Dataset entries
****************
From an optimization exercise on the open Yosys and OpenROAD flow, aimed at small area, a short achievable clock period and few clock cycles per item; shortcuts taken in it are not production practice. In this exercise RTL edits were held to simulation tests only and were not proved equivalent to the original. Power and IR drop assume default switching activity.

[design/flow/config.mk]
export PLATFORM = sky130hd
export DESIGN_NAME = offload_top
export DESIGN_NICKNAME = offload_top
export VERILOG_FILES = /design/flow/design.v
export SDC_FILE = /design/flow/constraint.sdc
export NUM_CORES = 4
export LEC_CHECK = 0
export CAP_MARGIN = 20
export CORE_MARGIN = 2
export CORE_UTILIZATION = 45
export SLEW_MARGIN = 20
[design/flow/constraint.sdc]
create_clock -name core_clock -period 12.0 [get_ports {clk}]
set_input_delay 2.4000 -clock core_clock [delete_from_list [all_inputs] [get_ports {clk}]]
set_output_delay 2.4000 -clock core_clock [all_outputs]
set_load 0.01 [all_outputs]
[design/flow/design.v]
`timescale 1ns/1ps
package offload_pkg;
    localparam int xlen = 32;
    localparam int hart_num = 2;
    localparam int reg_addr_w = 5;
    typedef logic [xlen-1:0] xlen_t;
    typedef logic [$clog2(hart_num)-1:0] hart_id_t;
    typedef logic [reg_addr_w-1:0] reg_addr_t;
    localparam logic [6:0] opcode_op = 7'b0110011;
    localparam logic [6:0] funct7_muldiv = 7'b0000001;
    localparam logic [6:0] opcode_custom1 = 7'b0101011;
    typedef logic [2:0] muldiv_op_e;
    localparam logic [2:0] mul    = 3'd0;
    localparam logic [2:0] mulh   = 3'd1;
    localparam logic [2:0] mulhsu = 3'd2;
    localparam logic [2:0] mulhu  = 3'd3;
    localparam logic [2:0] div    = 3'd4;
    localparam logic [2:0] divu   = 3'd5;
    localparam logic [2:0] rem    = 3'd6;
    localparam logic [2:0] remu   = 3'd7;
    typedef logic [2:0] accel_op_e;
    localparam logic [2:0] popc  = 3'd0;
    localparam logic [2:0] clz   = 3'd1;
    localparam logic [2:0] brev  = 3'd2;
    localparam logic [2:0] bswap = 3'd3;
    localparam logic [2:0] min   = 3'd4;
    localparam logic [2:0] max   = 3'd5;
    localparam logic [2:0] minu  = 3'd6;
    localparam logic [2:0] maxu  = 3'd7;
endpackage
`timescale 1ns/1ps
module op_dispatch (
    input  logic                             clk,
    input  logic                             rst_n,
    input  logic                             issue,
    input  offload_pkg::hart_id_t            issue_hart,
    input  logic [31:0]                      issue_inst,
    input  logic                             free,
    input  logic                             wb_we,
    input  offload_pkg::hart_id_t            wb_hart,
    output logic                             accept,
    output logic                             is_accel,
    output logic [offload_pkg::hart_num-1:0] hart_blocked
);
    logic is_muldiv;
    logic hart_free;
    assign is_muldiv = (issue_inst[6:0] == offload_pkg::opcode_op) &&
                       (issue_inst[31:25] == offload_pkg::funct7_muldiv);
    assign is_accel  = (issue_inst[6:0] == offload_pkg::opcode_custom1);
    assign hart_free = !hart_blocked[issue_hart];
    assign accept = issue && (is_muldiv || is_accel) && hart_free && free;
    always_ff @(posedge clk) begin
        if (!rst_n) begin
            hart_blocked <= '0;
        end else begin
            for (int h = 0; h < offload_pkg::hart_num; h++) begin
                hart_blocked[h] <= (hart_blocked[h] && !(wb_we && (wb_hart == h[0]))) ||
                                   (accept && (issue_hart == h[0]));
            end
        end
    end
endmodule
`timescale 1ns/1ps
module muldiv_unit #(
    parameter int accel_latency = 4
) (
    input  logic                   clk,
    input  logic                   rst_n,
    input  logic                   accept,
    output logic                   free,
    input  logic                   in_accel,
    input  logic [2:0]             in_op,
    input  offload_pkg::xlen_t     in_a,
    input  offload_pkg::xlen_t     in_b,
    input  offload_pkg::hart_id_t  in_hart,
    input  offload_pkg::reg_addr_t in_rd,
    output logic                   md_busy,
    output logic                   ac_busy,
    output logic                   done,
    output offload_pkg::xlen_t     result,
    output offload_pkg::hart_id_t  hart,
    output offload_pkg::reg_addr_t rd
);
    logic        st_prep;
    logic        st_norm;
    logic        st_step;
    logic        st_fix;
    logic        st_acc;
    logic [2:0]  op;
    logic        lt;      
    logic [31:0] x;       
    logic [31:0] y;       
    logic [31:0] h;       
    logic [33:0] t3;      
    logic [4:0]  cnt;
    logic        neg;
    logic        direct;   
    logic        is_div;
    logic        fa, fb;      
    logic [5:0]  clzx, clzy;
    assign is_div   = op[2];
    function automatic logic [5:0] clz32(input logic [31:0] v);
        clz32 = 6'd32;
        for (int i = 0; i < 32; i++) begin
            if (v[i]) clz32 = 31 - i;
        end
    endfunction
    assign clzx = clz32(x);
    assign clzy = clz32(y);
    logic        in_as, in_bs, in_prep;
    assign in_as   = (in_op == offload_pkg::mulh) || (in_op == offload_pkg::mulhsu) ||
                     (in_op == offload_pkg::div) || (in_op == offload_pkg::rem);
    assign in_bs   = (in_op == offload_pkg::mulh) || (in_op == offload_pkg::div) ||
                     (in_op == offload_pkg::rem);
    logic        in_na, in_nb, in_neg;
    assign in_na   = in_as && in_a[31];
    assign in_nb   = in_bs && in_b[31];
    assign in_prep = !in_accel && (in_na || in_nb);
    assign in_neg  = !in_op[2] ? (in_na ^ in_nb) :
                     !in_op[1] ? ((in_na ^ in_nb) && (in_b != '0)) : in_na;
    logic [4:0]  shamt;
    logic [31:0] y_shl;
    logic        b_zero;
    logic        a_small;
    logic        mswap;
    logic [5:0]  mclz;
    assign b_zero  = clzy[5];
    assign a_small = clzx > clzy;
    function automatic logic [3:0] lznib(input logic [31:0] v);
        lznib = 4'd8;
        for (int i = 0; i < 8; i++) begin
            if (v[4*i +: 4] != 4'd0) lznib = 7 - i;
        end
    endfunction
    logic        mswap_q;
    logic        in_swap;
    assign in_swap = !in_accel && !in_op[2] &&
                     (lznib(in_na ? ~in_a : in_a) > lznib(in_nb ? ~in_b : in_b));
    assign mswap   = mswap_q;
    assign mclz    = mswap ? clzx : clzy;
    assign shamt   = is_div ? (clzy[4:0] - clzx[4:0]) : {mclz[4:2], 2'b00};
    assign y_shl   = (mswap ? x : y) << shamt;
    logic [31:0] src;
    logic        cin;
    logic        do_neg;
    always_comb begin
        if (st_prep) begin
            src    = fa ? x : y;
            cin    = 1'b1;
            do_neg = 1'b1;
        end else begin
            case (op)
                offload_pkg::mul, offload_pkg::div, offload_pkg::divu: src = h;
                offload_pkg::rem, offload_pkg::remu:                   src = x;
                default:                                               src = y;
            endcase
            cin    = (op[2] || (op == offload_pkg::mul)) ? 1'b1 : (h == '0);
            do_neg = neg;
        end
    end
    logic [3:0]  dig;
    logic [33:0] mlo, mhi;
    logic [31:0] mcand;
    logic [36:0] p0, p1, p2;
    logic        acin;
    logic [36:0] asum;
    assign dig   = y[31:28];
    assign mcand = mswap ? y : x;
    always_comb begin
        case (dig[1:0])
            2'd0:    mlo = '0;
            2'd1:    mlo = {2'b00, x};
            2'd2:    mlo = {1'b0, x, 1'b0};
            default: mlo = t3;
        endcase
        case (dig[3:2])
            2'd0:    mhi = '0;
            2'd1:    mhi = {2'b00, x};
            2'd2:    mhi = {1'b0, x, 1'b0};
            default: mhi = t3;
        endcase
    end
    always_comb begin
        p0   = '0;
        p1   = '0;
        p2   = '0;
        acin = 1'b0;
        if (st_step) begin
            if (is_div) begin
                p0   = {5'b00000, x};
                p1   = {5'b00000, ~y};
                acin = 1'b1;
            end else begin
                p0 = {1'b0, h, 4'b0000};
                p1 = {3'b000, mlo};
                p2 = {1'b0, mhi, 2'b00};
            end
        end else if (st_norm) begin
            p0 = {5'b00000, mcand};
            p1 = {4'b0000, mcand, 1'b0};
        end else begin
            p1   = {5'b00000, do_neg ? ~src : src};
            acin = do_neg && cin;
        end
    end
    assign asum = p0 + p1 + p2 + {36'd0, acin};
    logic [32:0] diff;
    logic        ge;
    logic [36:0] msum;
    logic [27:0] yp1;
    logic [27:0] yinc;
    assign diff = asum[32:0];
    assign ge   = asum[32];
    assign msum = asum;
    assign yp1  = y[27:0] + 28'd1;
    assign yinc = msum[36] ? yp1 : y[27:0];
    logic [15:0] in_bytecnt;
    logic        in_lt;
    logic [31:0] ac_result;
    accel_unit #(
        .accel_latency(accel_latency)
    ) u_accel (
        .in_op(in_op),
        .in_a(in_a),
        .in_b(in_b),
        .in_bytecnt(in_bytecnt),
        .in_lt(in_lt),
        .op(op),
        .a(x),
        .b(y),
        .lt(lt),
        .lz(clzx),
        .result(ac_result)
    );
    assign result = h;
    logic skip;
    assign skip = is_div ? (b_zero || a_small) : mclz[5];
    logic last, fin;
    assign last = st_step && (cnt == '0);
    assign fin  = direct && ((st_norm && skip) || last);
    assign free = !(st_prep || st_norm || st_step) || fin;
    assign done = st_fix || st_acc || fin;
    logic take_md, take_ac;
    assign take_md = free && accept && !in_accel;
    assign take_ac = free && accept && in_accel;
    always_ff @(posedge clk) begin
        if (!rst_n) begin
            st_prep <= 1'b0;
            st_norm <= 1'b0;
            st_step <= 1'b0;
            st_fix  <= 1'b0;
            st_acc  <= 1'b0;
            md_busy <= 1'b0;
            ac_busy <= 1'b0;
        end else begin
            md_busy <= take_md || st_prep || ((st_norm || st_step) && !fin);
            ac_busy <= take_ac;
            st_acc  <= take_ac;
            st_prep <= (take_md && in_prep) || (st_prep && fa && fb);
            st_norm <= (st_prep && !(fa && fb)) || (take_md && !in_prep);
            st_step <= (st_norm && !skip) || (st_step && (cnt != '0));
            st_fix  <= ((st_norm && skip) || last) && !direct;
        end
    end
    always_ff @(posedge clk) begin
        if (st_norm) begin
            h <= (is_div && b_zero) ? '1 : '0;
        end else if (st_step) begin
            h <= is_div ? {h[30:0], ge} : msum[31:0];
        end else if (st_fix) begin
            h <= asum[31:0];
        end else if (st_acc) begin
            h <= ac_result;
        end
    end
    always_ff @(posedge clk) begin
        if (free) begin
            x      <= in_a;
            y      <= (in_accel && (in_op == offload_pkg::popc)) ? {16'd0, in_bytecnt} : in_b;
            lt     <= in_lt;
            op     <= in_op;
            hart   <= in_hart;
            rd     <= in_rd;
            neg    <= in_neg;
            fa     <= in_na;
            fb     <= in_nb;
            mswap_q <= in_swap;
            direct <= !in_accel && ((in_op == offload_pkg::mul) ||
                                    ((in_op[2:1] == 2'b10) && !in_neg));
        end else if (st_prep) begin
            if (fa) begin
                x  <= asum[31:0];
                fa <= 1'b0;
            end else begin
                y  <= asum[31:0];
                fb <= 1'b0;
            end
        end else if (st_norm) begin
            y   <= y_shl;
            if (mswap) x <= y;
            cnt <= is_div ? shamt : {2'b00, ~mclz[4:2]};
            t3  <= asum[33:0];
        end else if (st_step) begin
            cnt <= cnt - 5'd1;
            if (is_div) begin
                if (ge) x <= diff[31:0];
                y <= {1'b0, y[31:1]};
            end else begin
                y <= {yinc, msum[35:32]};
            end
        end
    end
endmodule
`timescale 1ns/1ps
module accel_unit #(
    parameter int accel_latency = 4
) (
    input  logic [2:0]         in_op,
    input  offload_pkg::xlen_t in_a,
    input  offload_pkg::xlen_t in_b,
    output logic [15:0]        in_bytecnt,
    output logic               in_lt,
    input  logic [2:0]         op,
    input  offload_pkg::xlen_t a,
    input  offload_pkg::xlen_t b,      
    input  logic               lt,
    input  logic [5:0]         lz,
    output offload_pkg::xlen_t result
);
    function automatic logic [3:0] popc8(input logic [7:0] v);
        logic s0, c0, s1, c1, s2, c2, t0, t1, u0, u1, v0, v1;
        s0 = v[0] ^ v[1] ^ v[2];
        c0 = (v[0] & v[1]) | (v[0] & v[2]) | (v[1] & v[2]);
        s1 = v[3] ^ v[4] ^ v[5];
        c1 = (v[3] & v[4]) | (v[3] & v[5]) | (v[4] & v[5]);
        s2 = v[6] ^ v[7];
        c2 = v[6] & v[7];
        t0 = s0 ^ s1 ^ s2;
        t1 = (s0 & s1) | (s0 & s2) | (s1 & s2);
        u0 = c0 ^ c1 ^ c2;
        u1 = (c0 & c1) | (c0 & c2) | (c1 & c2);
        v0 = t1 ^ u0;
        v1 = t1 & u0;
        popc8 = {u1 & v1, u1 ^ v1, v0, t0};
    endfunction
    function automatic logic less32(input logic [31:0] p, input logic [31:0] q);
        logic [31:0] lt1, eq1;
        logic [15:0] lt2, eq2;
        logic [7:0]  lt3, eq3;
        logic [3:0]  lt4, eq4;
        logic [1:0]  lt5, eq5;
        lt1 = ~p & q;
        eq1 = ~(p ^ q);
        for (int i = 0; i < 16; i++) begin
            lt2[i] = lt1[2*i+1] | (eq1[2*i+1] & lt1[2*i]);
            eq2[i] = eq1[2*i+1] & eq1[2*i];
        end
        for (int i = 0; i < 8; i++) begin
            lt3[i] = lt2[2*i+1] | (eq2[2*i+1] & lt2[2*i]);
            eq3[i] = eq2[2*i+1] & eq2[2*i];
        end
        for (int i = 0; i < 4; i++) begin
            lt4[i] = lt3[2*i+1] | (eq3[2*i+1] & lt3[2*i]);
            eq4[i] = eq3[2*i+1] & eq3[2*i];
        end
        for (int i = 0; i < 2; i++) begin
            lt5[i] = lt4[2*i+1] | (eq4[2*i+1] & lt4[2*i]);
            eq5[i] = eq4[2*i+1] & eq4[2*i];
        end
        less32 = lt5[1] | (eq5[1] & lt5[0]);
    endfunction
    logic sflip;
    assign sflip      = !in_op[1];
    assign in_lt      = less32({in_a[31] ^ sflip, in_a[30:0]}, {in_b[31] ^ sflip, in_b[30:0]});
    assign in_bytecnt = {popc8(in_a[31:24]), popc8(in_a[23:16]), popc8(in_a[15:8]), popc8(in_a[7:0])};
    logic [5:0]  pop;
    logic [31:0] rev;
    always_comb begin
        pop = {2'd0, b[3:0]} + {2'd0, b[7:4]} + {2'd0, b[11:8]} + {2'd0, b[15:12]};
        for (int i = 0; i < 32; i++) rev[i] = a[31-i];
        case (op)
            offload_pkg::popc:  result = {26'd0, pop};
            offload_pkg::clz:   result = {26'd0, lz};
            offload_pkg::brev:  result = rev;
            offload_pkg::bswap: result = {a[7:0], a[15:8], a[23:16], a[31:24]};
            default:            result = (lt ^ op[0]) ? a : b;
        endcase
    end
endmodule
`timescale 1ns/1ps
module wb_arbiter (
    input  logic                   clk,
    input  logic                   rst_n,
    input  logic                   done,
    input  offload_pkg::xlen_t     result,
    input  offload_pkg::hart_id_t  res_hart,
    input  offload_pkg::reg_addr_t res_rd,
    output logic                   wb_we,
    output offload_pkg::hart_id_t  wb_hart,
    output offload_pkg::reg_addr_t wb_rd,
    output offload_pkg::xlen_t     wb_data
);
    always_ff @(posedge clk) begin
        if (!rst_n) begin
            wb_we <= 1'b0;
        end else begin
            wb_we <= done;
        end
    end
    assign wb_data = result;
    always_ff @(posedge clk) begin
        wb_hart <= res_hart;
        wb_rd   <= res_rd;
    end
endmodule
`timescale 1ns/1ps
module offload_top #(
    parameter int accel_latency = 4
) (
    input  logic                             clk,
    input  logic                             rst_n,
    input  logic                             issue,
    input  offload_pkg::hart_id_t            issue_hart,
    input  logic [31:0]                      issue_inst,
    input  offload_pkg::xlen_t               rs1_val,
    input  offload_pkg::xlen_t               rs2_val,
    output logic [offload_pkg::hart_num-1:0] hart_blocked,
    output logic                             muldiv_busy,
    output logic                             accel_busy,
    output logic                             wb_we,
    output offload_pkg::hart_id_t            wb_hart,
    output offload_pkg::reg_addr_t           wb_rd,
    output offload_pkg::xlen_t               wb_data
);
    logic        free;
    logic        accept;
    logic        is_accel;
    logic        done;
    logic [31:0] result;
    logic        res_hart;
    logic [4:0]  res_rd;
    op_dispatch u_dispatch (
        .clk(clk),
        .rst_n(rst_n),
        .issue(issue),
        .issue_hart(issue_hart),
        .issue_inst(issue_inst),
        .free(free),
        .wb_we(wb_we),
        .wb_hart(wb_hart),
        .accept(accept),
        .is_accel(is_accel),
        .hart_blocked(hart_blocked)
    );
    muldiv_unit #(
        .accel_latency(accel_latency)
    ) u_muldiv (
        .clk(clk),
        .rst_n(rst_n),
        .accept(accept),
        .free(free),
        .in_accel(is_accel),
        .in_op(issue_inst[14:12]),
        .in_a(rs1_val),
        .in_b(rs2_val),
        .in_hart(issue_hart),
        .in_rd(issue_inst[11:7]),
        .md_busy(muldiv_busy),
        .ac_busy(accel_busy),
        .done(done),
        .result(result),
        .hart(res_hart),
        .rd(res_rd)
    );
    wb_arbiter u_arbiter (
        .clk(clk),
        .rst_n(rst_n),
        .done(done),
        .result(result),
        .res_hart(res_hart),
        .res_rd(res_rd),
        .wb_we(wb_we),
        .wb_hart(wb_hart),
        .wb_rd(wb_rd),
        .wb_data(wb_data)
    );
endmodule
[design/flow/flow/run.sh]
#!/bin/bash
set -euo pipefail
MARGIN=$(cat flow/margin.txt)
TNS=$(cat flow/tns.txt)
bash standard.sh SETUP_SLACK_MARGIN=$MARGIN TNS_END_PERCENT=$TNS finish > standard_flow.log 2>&1
[design/flow/flow/margin.txt]
6.8
[design/flow/flow/tns.txt]
0
[design/flow/standard.sh]
#!/bin/bash
# synth_recipe.tcl (not shown) runs the flow's synth.tcl, then flattens the netlist and writes it again
# the make line also repeats each setting of config.mk as NAME=value (left out here)
make -C /OpenROAD-flow-scripts/flow DESIGN_CONFIG=/design/flow/config.mk WORK_HOME=/design/flow/orfs CLKGATE_MAP_FILE= SYNTH_SCRIPT=/design/flow/synth_recipe.tcl "${@:-finish}"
****************
Required action
For every line in the data above that has the string "remu", return that line.

Task output
    localparam logic [2:0] remu   = 3'd7;
                offload_pkg::rem, offload_pkg::remu:                   src = x;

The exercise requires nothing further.